**Directions for this task**.
Scan the data. Collect each line that contains the word "selected".
----------
==> src/rtl/flash_arb_pkg.sv <==
`default_nettype none
// ============================================================================
//  Module   : flash_arb_pkg
//  Purpose  : Shared types and constants for the DSPI flash reader arbiter.
//             Holds the arbiter state encoding and the flash address and
//             data widths.
//  Ports    : none (package)
//  Revision : 1.0  initial release
// ============================================================================
package flash_arb_pkg;

  localparam int FLASH_AW = 22;
  localparam int FLASH_DW = 16;

  typedef enum logic [2:0] {
    ST_IDLE  = 3'd0,
    ST_START = 3'd1,
    ST_WAIT  = 3'd2,
    ST_DONE  = 3'd3,
    ST_HIT   = 3'd4
  } arb_state_t;

endpackage
`default_nettype wire

==> src/rtl/flash_arb_rr.sv <==
`default_nettype none
// ============================================================================
//  Module   : flash_arb_rr
//  Purpose  : Combinational requester picker. Port 0 has fixed top priority.
//             Ports 1..NPORTS-1 are served round-robin, starting the scan at
//             rr_ptr and wrapping back to 1.
//  Ports    : req     [NPORTS] in   per-port request
//             rr_ptr  [IDXW]   in   first non-zero port to consider (1..N-1)
//             winner  [IDXW]   out  index of the selected port
//             valid   [1]      out  a port was selected
//  Revision : 1.0  initial release
// ============================================================================
module flash_arb_rr
  import flash_arb_pkg::*;
#(
  parameter int NPORTS = 3,
  parameter int IDXW   = 2
) (
  input  logic [NPORTS-1:0] req,
  input  logic [IDXW-1:0]   rr_ptr,
  output logic [IDXW-1:0]   winner,
  output logic              valid
);

  int              base;
  logic [IDXW-1:0] cand;

  // The scan runs from the farthest candidate down to the nearest one, so the
  // last match written is the port closest to rr_ptr.
  always_comb begin
    winner = '0;
    valid  = 1'b0;
    cand   = '0;
    base   = (rr_ptr == '0) ? 0 : int'(rr_ptr) - 1;
    if (req[0]) begin
      valid = 1'b1;
    end else begin
      for (int k = NPORTS - 2; k >= 0; k--) begin
        cand = IDXW'(((base + k) % (NPORTS - 1)) + 1);
        if (req[cand]) begin
          valid  = 1'b1;
          winner = cand;
        end
      end
    end
  end

endmodule
`default_nettype wire

==> src/rtl/flash_arbiter.sv <==
`default_nettype none
// ============================================================================
//  Module   : flash_arbiter
//  Purpose  : Shares one DSPI flash reader between NPORTS requesters.
//             Sequences the reader's cs/busy handshake, gates grants on
//             flash_ready, and returns each 16-bit word with a one-cycle ack.
//             A one-entry last-word cache answers repeated reads of the same
//             address without touching the flash.
//  Ports    : clk          in   system clock (shared with the flash reader)
//             resetn       in   synchronous active-low reset
//             req   [N]    in   per-port request, held until ack
//             addr  [N*22] in   per-port word address, port i at [22i+21:22i]
//             rdata [16]   out  read data, valid while ack is high
//             ack   [N]    out  one-hot single-cycle completion pulse
//             flash_ready  in   reader init complete
//             flash_busy   in   reader transfer in progress
//             flash_dout   in   reader data word
//             flash_addr   out  address to the reader
//             flash_cs     out  start strobe (reader acts on its rising edge)
//  Revision : 1.0  initial release
// ============================================================================
module flash_arbiter
  import flash_arb_pkg::*;
#(
  parameter int NPORTS        = 3,
  parameter int START_TIMEOUT = 8,
  parameter bit CACHE_EN      = 1'b1
) (
  input  logic                     clk,
  input  logic                     resetn,
  input  logic [NPORTS-1:0]        req,
  input  logic [NPORTS*FLASH_AW-1:0] addr,
  output logic [FLASH_DW-1:0]      rdata,
  output logic [NPORTS-1:0]        ack,
  input  logic                     flash_ready,
  input  logic                     flash_busy,
  input  logic [FLASH_DW-1:0]      flash_dout,
  output logic [FLASH_AW-1:0]      flash_addr,
  output logic                     flash_cs
);

  localparam int IDXW = (NPORTS > 1) ? $clog2(NPORTS) : 1;
  localparam int TW   = (START_TIMEOUT > 1) ? $clog2(START_TIMEOUT + 1) : 1;

  arb_state_t          state;
  logic [IDXW-1:0]     win_idx;
  logic [IDXW-1:0]     rr_ptr;
  logic [TW-1:0]       tcnt;
  logic                gap_cnt;
  logic                cache_valid;
  logic [FLASH_AW-1:0] cache_addr;
  logic [FLASH_DW-1:0] cache_data;

  logic [IDXW-1:0]     pick_idx;
  logic                pick_valid;
  logic [FLASH_AW-1:0] pick_addr;
  logic [NPORTS-1:0]   win_onehot;
  logic                cache_hit;

  logic [FLASH_AW-1:0] port_addr [NPORTS];

  generate
    for (genvar i = 0; i < NPORTS; i++) begin : g_port_addr
      assign port_addr[i] = addr[FLASH_AW*i +: FLASH_AW];
    end
  endgenerate

  flash_arb_rr #(
    .NPORTS (NPORTS),
    .IDXW   (IDXW)
  ) u_rr (
    .req    (req),
    .rr_ptr (rr_ptr),
    .winner (pick_idx),
    .valid  (pick_valid)
  );

  assign pick_addr  = port_addr[pick_idx];
  assign win_onehot = NPORTS'(1) << win_idx;
  assign cache_hit  = CACHE_EN && cache_valid && (cache_addr == pick_addr);

  always_ff @(posedge clk) begin
    if (!resetn) begin
      state       <= ST_IDLE;
      ack         <= '0;
      rdata       <= '0;
      flash_cs    <= 1'b0;
      flash_addr  <= '0;
      win_idx     <= '0;
      rr_ptr      <= IDXW'(1);
      tcnt        <= '0;
      gap_cnt     <= 1'b0;
      cache_valid <= 1'b0;
      cache_addr  <= '0;
      cache_data  <= '0;
    end else begin
      case (state)
        ST_IDLE: begin
          ack <= '0;
          if (flash_ready && pick_valid) begin
            win_idx <= pick_idx;
            if (cache_hit) begin
              state <= ST_HIT;
            end else begin
              flash_addr <= pick_addr;
              flash_cs   <= 1'b1;
              tcnt       <= '0;
              gap_cnt    <= 1'b0;
              state      <= ST_START;
            end
          end
        end

        // busy is honoured even during a retry gap: a late response to the
        // previous strobe still means the reader has started this address.
        ST_START: begin
          if (flash_busy) begin
            flash_cs <= 1'b0;
            state    <= ST_WAIT;
          end else if (flash_cs) begin
            if (tcnt == TW'(START_TIMEOUT - 1)) begin
              flash_cs <= 1'b0;
              gap_cnt  <= 1'b0;
            end else begin
              tcnt <= tcnt + 1'b1;
            end
          end else begin
            // Two low cycles give the reader's synchroniser a clean edge.
            if (gap_cnt) begin
              flash_cs <= 1'b1;
              tcnt     <= '0;
            end else begin
              gap_cnt <= 1'b1;
            end
          end
        end

        ST_WAIT: begin
          if (!flash_busy) begin
            rdata       <= flash_dout;
            cache_data  <= flash_dout;
            cache_addr  <= flash_addr;
            cache_valid <= 1'b1;
            ack         <= win_onehot;
            state       <= ST_DONE;
          end
        end

        ST_HIT: begin
          rdata <= cache_data;
          ack   <= win_onehot;
          state <= ST_DONE;
        end

        // ack is high during this state; req is deliberately not looked at.
        ST_DONE: begin
          ack <= '0;
          if (win_idx != '0) begin
            rr_ptr <= (win_idx == IDXW'(NPORTS - 1)) ? IDXW'(1) : win_idx + 1'b1;
          end
          state <= ST_IDLE;
        end

        default: begin
          state    <= ST_IDLE;
          ack      <= '0;
          flash_cs <= 1'b0;
        end
      endcase
    end
  end

endmodule
`default_nettype wire
===== config.mk =====
export PLATFORM = sky130hd
export DESIGN_NAME = mem_access_ctrl
export DESIGN_NICKNAME = d
export VERILOG_FILES = /design/src/rtl/mem_access_ctrl.sv
export SDC_FILE = /design/constraint.sdc
export NUM_CORES = 1
export LEC_CHECK = 0
export ABC_AREA = 1
export CAP_MARGIN = 30
export CORE_MARGIN = 3
export CORE_UTILIZATION = 44
export DETAILED_ROUTE_END_ITERATION = 6
export HOLD_SLACK_MARGIN = 0.02
export PLACE_DENSITY = 0.76
export SKIP_LAST_GASP = 1
export SYNTH_ARGS = -nofsm -noshare
export SYNTH_HDL_FRONTEND = slang
export SYNTH_SLANG_ARGS = --single-unit

===== constraint.sdc =====
create_clock -name i_clk -period 1.9 [get_ports i_clk]
set_input_delay 0.19 -clock i_clk [delete_from_list [all_inputs] [get_ports i_clk]]
set_output_delay 0.19 -clock i_clk [all_outputs]
set_load 0.02 [all_outputs]
`src/rtl/icache_responder.sv`:
```
// Direct-mapped, read-only instruction cache that fetches each missed word from the memory controller.
// Optional hit/miss counters are included when ICACHE_STATS_EN is defined.
module icache_responder #(
    parameter int SETS  = 16,
    parameter int IDX_W = 4,
    parameter int TAG_W = 26
) (
    input  logic        CLK,
    input  logic        RST,
    input  logic        imemREN,
    input  logic [31:0] imemaddr,
    output logic        ihit,
    output logic [31:0] imemload,
    output logic        iREN,
    output logic [31:0] iaddr,
    input  logic        iwait,
    input  logic [31:0] iload,
`ifdef ICACHE_STATS_EN
    output logic [31:0] hit_count,
    output logic [31:0] miss_count,
`endif
    input  logic        flush
);

    typedef enum logic {IDLE, FILL} state_t;

    state_t             state, next_state;
    logic [SETS-1:0]    valid_q;
    logic [TAG_W-1:0]   tag_q  [SETS];
    logic [31:0]        data_q [SETS];
    logic [31:0]        faddr;
    logic               fl_pend;

    logic [IDX_W-1:0]   idx, fidx;
    logic [TAG_W-1:0]   tag, ftag;
    logic               lookup_hit;
    logic               miss;
    logic               fill_done;
    logic               unused_lsb;

    assign idx        = imemaddr[IDX_W+1:2];
    assign tag        = imemaddr[31:IDX_W+2];
    assign fidx       = faddr[IDX_W+1:2];
    assign ftag       = faddr[31:IDX_W+2];
    assign lookup_hit = valid_q[idx] && (tag_q[idx] == tag);
    assign unused_lsb = ^imemaddr[1:0];

    always_ff @(posedge CLK) begin
        if (RST) begin
            state   <= IDLE;
            faddr   <= '0;
            valid_q <= '0;
            fl_pend <= 1'b0;
        end else begin
            state <= next_state;
            if (miss)
                faddr <= {imemaddr[31:2], 2'b00};
            // A flush seen at any point of a fill must keep that fill from allocating.
            if (flush)
                valid_q <= '0;
            else if (fill_done && !fl_pend)
                valid_q[fidx] <= 1'b1;
            if (fill_done)
                fl_pend <= 1'b0;
            else if (state == FILL && flush)
                fl_pend <= 1'b1;
        end
    end

    // Tag and data arrays are qualified by valid_q, so they carry no reset.
    always_ff @(posedge CLK) begin
        if (fill_done) begin
            tag_q[fidx]  <= ftag;
            data_q[fidx] <= iload;
        end
    end

    always_comb begin
        next_state = state;
        ihit       = 1'b0;
        imemload   = '0;
        iREN       = 1'b0;
        iaddr      = '0;
        miss       = 1'b0;
        fill_done  = 1'b0;
        case (state)
            IDLE: begin
                if (imemREN) begin
                    if (lookup_hit) begin
                        ihit     = 1'b1;
                        imemload = data_q[idx];
                    end else begin
                        miss       = 1'b1;
                        next_state = FILL;
                    end
                end
            end
            FILL: begin
                iREN  = 1'b1;
                iaddr = faddr;
                if (!iwait) begin
                    fill_done  = 1'b1;
                    next_state = IDLE;
                    if (imemREN && (imemaddr[31:2] == faddr[31:2]) && !flush && !fl_pend) begin
                        ihit     = 1'b1;
                        imemload = iload;
                    end
                end
            end
            default: next_state = IDLE;
        endcase
    end

`ifdef ICACHE_STATS_EN
    function automatic logic [31:0] sat_inc(input logic [31:0] v);
        return (v == 32'hFFFF_FFFF) ? v : v + 32'd1;
    endfunction

    always_ff @(posedge CLK) begin
        if (RST) begin
            hit_count  <= '0;
            miss_count <= '0;
        end else begin
            if (ihit)
                hit_count <= sat_inc(hit_count);
            if (miss)
                miss_count <= sat_inc(miss_count);
        end
    end
`endif

endmodule

```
----------
**Written solution**.
//             winner  [IDXW]   out  index of the selected port
//             valid   [1]      out  a port was selected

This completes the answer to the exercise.